Sander Baart Vroeger gold: eens een laatste man, altijd een laatste man. Maar zo werkt het niet meer. Sander Baart wordt door de drie hockeycoaches unaniem als eerste genoemd als voorbeeld van een inschuivende laatste man. De hockeyer van Oranje Zwart is die typische all-round speler die alles kan wat coaches verwachten op die plek. Niet geheel toevallig stond Baart in de jeugd vooral op het middenveld, waardoor hij aanvallende kwaliteiten heeft ontwikkeld die hij nu als libero gebruikt. Baart zelf is vereerd dat experts hem aanhalen als lichtend voorbeeld. De 22-jarige libero, geselecteerd door Paul van Ass voor ‘Nederland 40’, is dynamisch en houdt ervan om over de middenlijn te komen. “Het liefst ga ik zo vaak mee mogelijk mee aanvallen. De tegenpartij kan daar altijd moeilijk mee omgaan.” Lachend bekent de neo-international: “Ik wil altijd proberen te scoren natuurlijk.” Baart zegt geïnspireerd te zijn door het spel van buitenlandse spelers als Rodrigo Garza (HGC), Mark Knowles (Rotterdam) en Robert van der Horst, de middenvelder die ook achterin uit de voeten kan. “Laatste man is tegenwoordig een plek voor een all-round speler en zo’n type ben ik ook.”
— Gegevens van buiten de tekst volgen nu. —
--- config.mk ---
export PLATFORM = sky130hd
export DESIGN_NAME = shift_arbiter
export DESIGN_NICKNAME = d
export VERILOG_FILES = /design/src/rtl/shift_pkg.sv /design/src/rtl/rr_arb2.sv /design/src/rtl/shift_unit.sv /design/src/rtl/shift_arbiter.sv
export SDC_FILE = /design/constraint.sdc
export NUM_CORES = 1
export LEC_CHECK = 0
export CAP_MARGIN = 20
export CORE_UTILIZATION = 54
export CTS_BUF_LIST = sky130_fd_sc_hd__clkbuf_16
export DETAILED_ROUTE_END_ITERATION = 10
export HOLD_SLACK_MARGIN = 0.15
export PLACE_DENSITY = 0.83
export SYNTH_ARGS = -nofsm -noshare
export SYNTH_HDL_FRONTEND = slang
export SYNTH_HIERARCHICAL = 1
export SYNTH_SLANG_ARGS = --single-unit
export TNS_END_PERCENT = 10
--- constraint.sdc ---
create_clock -name clk -period 4.33 [get_ports clk]
set_clock_uncertainty 0.15 [all_clocks]
set_input_delay 0.866 -clock clk [delete_from_list [all_inputs] [get_ports clk]]
set_output_delay 0.866 -clock clk [all_outputs]
set_load 0.01 [all_outputs]
--- src/rtl/shift_pkg.sv ---
// Shared constants and types for the shift arbiter slice.
// Shift-type encodings, requester count, data width, buffer states.
package shift_pkg;

   localparam int NREQ = 2;
   localparam int XLEN = 32;
   localparam int SHW  = 5;

   localparam logic [1:0] SH_SRL = 2'b00;
   localparam logic [1:0] SH_SLL = 2'b01;
   localparam logic [1:0] SH_SRA = 2'b10;
   localparam logic [1:0] SH_RSV = 2'b11;

   typedef enum logic {
      BUF_EMPTY = 1'b0,
      BUF_FULL  = 1'b1
   } buf_state_e;

endpackage

--- src/rtl/rr_arb2.sv ---
// Two-requester round-robin arbiter with a last-grant pointer.
// Ports: clk, rst (async active-low), elig (eligible), grant (one-hot).
module rr_arb2 (
   input  logic       clk,
   input  logic       rst,
   input  logic [1:0] elig,
   output logic [1:0] grant
);

   logic last_grant;

   // On contention the requester not granted last wins.
   assign grant[0] = elig[0] & (~elig[1] | last_grant);
   assign grant[1] = elig[1] & (~elig[0] | ~last_grant);

   // Reset to 1 so requester 0 wins the first contention.
   always_ff @(posedge clk or negedge rst) begin
      if (!rst)
         last_grant <= 1'b1;
      else if (|grant)
         last_grant <= grant[1];
   end

endmodule

--- src/rtl/shift_unit.sv ---
// Combinational 32-bit barrel shifter: SRL, SLL, SRA.
// Ports: a (operand), shamt (0..31), sh_type, y (result).
module shift_unit
   import shift_pkg::*;
(
   input  logic [XLEN-1:0] a,
   input  logic [SHW-1:0]  shamt,
   input  logic [1:0]      sh_type,
   output logic [XLEN-1:0] y
);

   always_comb begin
      y = a;
      unique case (sh_type)
         SH_SRL:  y = a >> shamt;
         SH_SLL:  y = a << shamt;
         SH_SRA:  y = $signed(a) >>> shamt;
         default: y = a;
      endcase
   end

endmodule

--- src/rtl/shift_arbiter.sv ---
// Shares one barrel shifter between two requesters, round-robin,
// with a one-entry response buffer per requester.
// Ports: clk, rst (async active-low), req_* (request handshake and
// operands per requester), rsp_* (buffered result handshake, data, tag).
module shift_arbiter
   import shift_pkg::*;
#(
   parameter int TAG_W = 4
) (
   input  logic                  clk,
   input  logic                  rst,
   input  logic [NREQ-1:0]       req_valid,
   output logic [NREQ-1:0]       req_ready,
   input  logic [NREQ*XLEN-1:0]  req_a,
   input  logic [NREQ*SHW-1:0]   req_shamt,
   input  logic [NREQ*2-1:0]     req_type,
   input  logic [NREQ*TAG_W-1:0] req_tag,
   output logic [NREQ-1:0]       rsp_valid,
   input  logic [NREQ-1:0]       rsp_ready,
   output logic [NREQ*XLEN-1:0]  rsp_data,
   output logic [NREQ*TAG_W-1:0] rsp_tag
);

   logic [NREQ-1:0]  elig;
   logic [NREQ-1:0]  grant;
   logic             sel;
   logic [XLEN-1:0]  op_a;
   logic [SHW-1:0]   op_shamt;
   logic [1:0]       op_type;
   logic [TAG_W-1:0] op_tag;
   logic [XLEN-1:0]  sh_y;
   logic [XLEN-1:0]  result;

   rr_arb2 u_arb (
      .clk   (clk),
      .rst   (rst),
      .elig  (elig),
      .grant (grant)
   );

   // Ready is the grant itself; elig is already gated by reset.
   assign req_ready = grant;

   // Operand mux: grant is one-hot, so grant[1] selects requester 1.
   assign sel      = grant[1];
   assign op_a     = sel ? req_a[2*XLEN-1:XLEN] : req_a[XLEN-1:0];
   assign op_shamt = sel ? req_shamt[2*SHW-1:SHW] : req_shamt[SHW-1:0];
   assign op_type  = sel ? req_type[3:2] : req_type[1:0];
   assign op_tag   = sel ? req_tag[2*TAG_W-1:TAG_W] : req_tag[TAG_W-1:0];

   shift_unit u_shift (
      .a       (op_a),
      .shamt   (op_shamt),
      .sh_type (op_type),
      .y       (sh_y)
   );

   // Reserved type passes the operand through untouched.
   assign result = (op_type == SH_RSV) ? op_a : sh_y;

   for (genvar g = 0; g < NREQ; g++) begin : g_buf
      buf_state_e       state_q;
      buf_state_e       state_d;
      logic [XLEN-1:0]  data_q;
      logic [TAG_W-1:0] tag_q;
      logic             acc;
      logic             drain;

      assign acc   = grant[g];
      assign drain = (state_q == BUF_FULL) & rsp_ready[g];

      // A full buffer may accept in the same cycle it drains.
      assign elig[g] = rst & req_valid[g]
                     & ((state_q == BUF_EMPTY) | drain);

      always_comb begin
         state_d = state_q;
         unique case (state_q)
            BUF_EMPTY: if (acc) state_d = BUF_FULL;
            BUF_FULL: begin
               if (acc)
                  state_d = BUF_FULL;
               else if (drain)
                  state_d = BUF_EMPTY;
            end
         endcase
      end

      always_ff @(posedge clk or negedge rst) begin
         if (!rst)
            state_q <= BUF_EMPTY;
         else
            state_q <= state_d;
      end

      // Contents hold across drain; only a new accept overwrites.
      always_ff @(posedge clk or negedge rst) begin
         if (!rst) begin
            data_q <= '0;
            tag_q  <= '0;
         end else if (acc) begin
            data_q <= result;
            tag_q  <= op_tag;
         end
      end

      assign rsp_valid[g]                   = (state_q == BUF_FULL);
      assign rsp_data[g*XLEN +: XLEN]       = data_q;
      assign rsp_tag[g*TAG_W +: TAG_W]      = tag_q;
   end

endmodule

==> impl_results.md, run 1 <==
- Status: stopped before the end
- Stage where the run ended: global routing
- Stop Error: [ERROR GRT-0232] Routing congestion too high. Check the congestion heatmap in the GUI.
- Detailed placer's ending HPWL: 33.40 mm
- Worst EP Category: register input
- Inst Count DP: 1628
- Die Wd: 129.7 um
- GRT Total Usage: 71.62%
- Synth Flop Type: dfrtp_1
- Synth warnings: 6
- Htree depth: 3
- PortBufs: 167
- Synth Cell Area: 8811 sq um
- Async set-or-reset flop fraction in the synthesized netlist: 100.0%
- Synth top area cells: dfrtp_1 (21%), mux2i_1 (12%), mux2_2 (12%), a41oi_2 (5.5%), nand2_1 (5.5%)
- Yosys cell types: 70
- GR repair worst EP: g_buf[0].data_q[16]$_DFFE_PN0P_/D
- Synth area leader: dfrtp_1
- Post-synth EDFFs: 0
- Core Rows: 46
- CTS Sinks: 75
- Most common cell in the netlist: nand2_1
- Sequential share of the synthesized area: 21.31%
- Starting Density: 55.47%
- Top-area cell type share of the netlist area: 21.02%
- Synthesized flop and latch total: 75
- GP Congestion: 1.168
- Largest net degree at the start of global routing: 74
- Die height: 129.7 um
- Top cells by instance count after synthesis: nand2_1 (129), nor2_1 (128), mux2i_1 (107)
- Clock Root Buffer: clkbuf_16
- Cts hold-fix bufs: 0
- Avg Cell Area, Syn: 8.344 sq um
- Cell count after synthesis: 1056
- TritonCTS buffer count: 9
- Post-Synthesis Net Count: 1148
- Gr ovfl total: 30
- Ports: 168
- Longest Clk Path Bufs: 2
## kinds of logic after synthesis
family,synth area share [%]
AO/OA/AOI/OAI,25.28
buffers and inverters,7.157
flip-flops,21.32
multiplexers,27.95
AND/OR/NAND/NOR,18.30
## through the flow
step	setup slack [ns]	util (%)	area [sq um]	TNS [ns]	hold slack [ns]
4_1_cts	0.01582	85.41	13570	0	0.3640
3_5_place_dp	-0.7840	78.84	12520	-38.22	0.3499
2_1_floorplan	0.05081	-	8811	0	0.3226
3_3_place_gp	-0.5994	78.84	12520	-29.36	0.3414
## routing by layer
layer | global-route usage [%] | overflow
met5 | 19.12 | 0
met4 | 62.93 | 11
met3 | 56.54 | 2
met2 | 88.39 | 17
met1 | 75.27 | 0
## repair_timing
action / 4_1_cts
setup endpoints to repair: 64
setup buffers: 25
pin swaps: 20
gates resized for setup: 97
endpoints found under the hold margin: 0
gates cloned: 4
==> run 2: changes to the inputs <==
--- a/config.mk
+++ b/config.mk
@@ -6,11 +6,9 @@
 export NUM_CORES = 1
 export LEC_CHECK = 0
 export CAP_MARGIN = 20
-export CORE_UTILIZATION = 54
-export CTS_BUF_LIST = sky130_fd_sc_hd__clkbuf_16
+export CORE_UTILIZATION = 40
 export DETAILED_ROUTE_END_ITERATION = 10
-export HOLD_SLACK_MARGIN = 0.15
-export PLACE_DENSITY = 0.83
+export PLACE_DENSITY_LB_ADDON = 0.15
 export SYNTH_ARGS = -nofsm -noshare
 export SYNTH_HDL_FRONTEND = slang
 export SYNTH_HIERARCHICAL = 1
==> run 2 against run 1 <==
Net effect: the run now ends clean; synthesized cell count did not move; synthesized area did not move.
==> impl_results.md, run 2 <==
- N_diodes: 0
- Crit path kind: in2reg
- GRT Total Usage: 41.26%
- TritonCTS buffer count: 9 (unchanged)
- Number of global-route vias before repair: 10440
- CP required: 4.35 ns
- Clock Power Share: 17.7%
- Net switching power figure: 1.892 mW
- Core area: 21290 sq um
- Final-layout fill cell count: 1864
- Largest family of logic cells by synthesized area: multiplexers
- Die Area: 22620 sq um
- Maxcap violations: 0
- Post-DP Area: 12840 sq um (+2.6%)
- Synth Area in Adders: 0% (unchanged)
- Leak: 5.930 nW
- Fin crit share: 98.70%
- Reg2reg path depth: 16
- Starting DRT DRC Count: 1118
- Final-report setup violation count: 0
- Final core occ: 65.51%
- Top-area cell type share of the netlist area: 21.02% (unchanged)
- Switching Share: 40.16%
- First-pass GRT wire length: 68.07 mm
- Cell count after synthesis: 1056 (unchanged)
- Internal power: 2.819 mW
- Longest Clk Path Bufs: 2 (unchanged)
- WHS Path Cells: 1
- Final #Nets: 1549
- Setup WS post-layout: 0.05620 ns
- Largest net degree at the start of global routing: 74
- Syn-to-layout area delta: 58.28%
- Top Registers: g_buf.data_q x64, g_buf.tag_q x8, g_buf.state_q x2
- Fin area: 13950 sq um
- CTS Sinks: 75 (unchanged)
- Avg Cell Area, Syn: 8.344 sq um (unchanged)
- Unrepaired setup endpoints after global routing: yes
- Gr ovfl total: 0
- Synth Flop Type: dfrtp_1
- Max Transition Viols Final: 0
- XOR/XNOR Fraction of Synth Area: 0% (unchanged)
- Compound-gate portion of the synthesized area: 25.28% (unchanged)
- Core Rows: 53 (+15%)
- Wirelength per Cell: 26.79 um
- Cell Pwr Density: 337.8 nW/um^2
- Via count: 10870
- Htree depth: 3 (unchanged)
- Worst-path clk slew: 0.07 ns
- Async set-or-reset flop fraction in the synthesized netlist: 100.0% (unchanged)
- Power share of the sequential group: 21.2%
- PortBufs: 167 (unchanged)
- Setup TNS: 0 ns
- Post-Synthesis Net Count: 1148 (unchanged)
- Detailed placer's ending HPWL: 36.21 mm (+8.4%)
- F_max: 234.0 MHz
- DR pass1 iterations: 7
- Top cells by instance count after synthesis: nand2_1 (129), nor2_1 (128), mux2i_1 (107)
- Antenna-violating nets left: 0
- VDD IR max: 0.0002245 V
- Final Hold Fails: 0
- Clock Root Buffer: clkbuf_16
- Synth area leader: dfrtp_1
- Power share of the combinational group: 61.1%
- Die height: 150.4 um (+16%)
- Final min period: 4.274 ns
- Max FFs per register: 64
- Synth warnings: 6 (unchanged)
- Max-Slew Margin vs Limit: 38.53%
- Layout cells sized above 1: 39.33%
- Synth Cell Area: 8811 sq um (unchanged)
- Initial antenna violation count: 0
- Post-synth EDFFs: 0 (unchanged)
- Mux cell area share after synthesis: 27.95% (unchanged)
- Most common cell in the netlist: nand2_1
- GP Congestion: 1.075 (-7.9%)
- CTS tree: built
- Worst Path Max Fanout: 6
- Residual DRC: 0
- WP data arrival: 4.30 ns
- Commonest cells after routing, fill and taps aside: buf_4 (301), clkdlybuf4s50_1 (163), nand2_1 (125)
- Die Wd: 150.4 um (+16%)
- Simple-gate share of the synthesized area: 18.30% (unchanged)
- Largest Register: g_buf.data_q
- Starting Density: 41.39% (-14 points)
- Worst hold path type: reg2reg
- Ports: 168 (unchanged)
- Clk_lat worst skew: 0.34 ns
- CP endpoint kind: flop
- Total Wirelength: 46.53 mm
- Commonest non-fill, non-tap cell in the layout: buf_4
- Via/cell ratio: 6.260
- Sequential share of the synthesized area: 21.31% (unchanged)
- Worst Tran Pin Value: 0.9221 ns
- Hold_ws: 0.3654 ns
- Yosys cell types: 70 (unchanged)
- Synthesized flop and latch total: 75 (unchanged)
- Critical path startpoint category: primary input
- Pre-CTS setup slack: -0.7490 ns (+0.03499 ns)
- Synth top area cells: dfrtp_1 (21%), mux2i_1 (12%), mux2_2 (12%), a41oi_2 (5.5%), nand2_1 (5.5%)
- Status: finished clean
-- run 2: cell counts after synthesis --
No cell type changed its count.
-- run 2: stage by stage --
step                instances  power [mW]
floorplan                1056       2.195
finish                   1737       4.711
global placement         1710       3.609
CTS                      1732       4.613
detailed placement       1710       3.621
global route             1737       4.889
-- run 2: power groups by stage --
stage                     Combinational [mW]  Sequential, mW  Clock (mW)
after floorplan                         1.12            1.08           0
after global placement                  2.60            1.01           0
after detailed placement                2.62            1.01           0
after CTS                               2.77           0.999       0.840
after global routing                    3.00            1.02       0.869
final                                   2.88            1.00       0.833
-- run 2: cell families (layout without fill, tap and decap cells) --
| group | Yosys count | after routing |
|---|---|---|
| flip-flops | 75 | 75 |
| AND/OR/NAND/NOR | 369 | 369 |
| buffers and inverters | 113 | 519 |
| multiplexers | 214 | 214 |
| AO/OA/AOI/OAI | 285 | 285 |
-- run 2: layout make-up --
class / count / area (sq um) / share of cell area [%]
multi-input combinational: 868 / 6872 / 49.27
timing repair buffer: 495 / 4501 / 32.27
sequential: 75 / 1878 / 13.47
tap: 275 / 344.1 / 2.467
clock buffer: 10 / 229.0 / 1.642
clock inverter: 6 / 90.09 / 0.6460
inverter: 8 / 32.53 / 0.2333
-- run 2: worst paths after layout --
| check | endpoint | from | slack (ns) |
|---|---|---|---|
| setup / recovery | g_buf[0].data_q[1] | req_valid[0] | 0.06 |
| hold / removal | g_buf[1].tag_q[2] | g_buf[1].tag_q[2] | 0.37 |
| setup reg to reg | g_buf[0].data_q[1] | g_buf[1].state_q | 0.47 |
| hold reg to reg | g_buf[1].tag_q[2] | g_buf[1].tag_q[2] | 0.37 |
| max in group asynchronous | g_buf[1].data_q[25] | rst | 2.98 |
| min in group asynchronous | g_buf[0].state_q | rst | 0.38 |
-- run 2: critical path: stages --
cell,delay [ns]
clkdlybuf4s50_1,0.41
and3_4,0.19
a21boi_4,0.14
buf_12,0.14
bufbuf_16,0.27
buf_8,0.12
mux2_4,0.36
buf_12,0.15
mux2_2,0.28
mux2i_1,0.21
a221o_1,0.23
nand2b_4,0.14
o211ai_1,0.15
a221o_1,0.39
nand3_1,0.10
a41oi_2,0.13
-- run 2: layer usage --
| layer | GRT usage (%) | part of all wire [%] | vias up |
|---|---|---|---|
| met3 | 7.091 | 9.2 | 124 |
| li1 | - | - | 4784 |
| met4 | 17.58 | 4.9 | 0 |
| met5 | 0 | 0 | - |
| met2 | 64.12 | 44 | 649 |
| met1 | 56.08 | 42 | 5316 |
-- run 2: repair_timing --
item                                    CTS  global route
endpoints found under the setup margin   55            65
endpoints found under the hold margin     0             0
resized for setup                       105            31
hold buffers                              0             0
pin swaps                                17            14
gates cloned                              3             2
buffers inserted                          4             3
No activity file was read; power rests on OpenSTA's default activity.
Nee. In de hoofdklasse zijn ze niet meer te vinden. Die ouderwetse, op zijn stick leunende libero die niets mooiers vindt dan met een loeizware stok de spits vrij voor de keeper te zetten. Ervoor in de plaats is er een alleskunner die zowel kan aanvallen, verdedigen, technisch is, een sterke persoonlijkheid en ook nog goed kan slaan. En het liefst moet-ie ook nog kunnen scoopen en flatsen. Maar de enige Nederlander die hockeyexperts kunnen noemen met zulke eigenschappen is Sander Baart. In de rest van Nederland spelen ze het liefst wel met zo’n fysiek ‘obstakel’, vertelt veteraan Remmelt. “In onze veteranencompetitie zie je vaak iemand ver achter de verdediging staan. Lekker ouderwets. Zo’n man of vrouw die heel hard kan slaan en ook de strafcorners neemt. Dat doe ik ook. Ik speel nooit gemeen, hoewel ik af en toe op ‘geroutineerde wijze’ natuurlijk aan de noodrem trek als een aanvaller dreigt door te breken. Dan kan ik goed mijn lichaam gebruiken.” Daar is die fitte, multifunctionele libero dan weer minder goed in.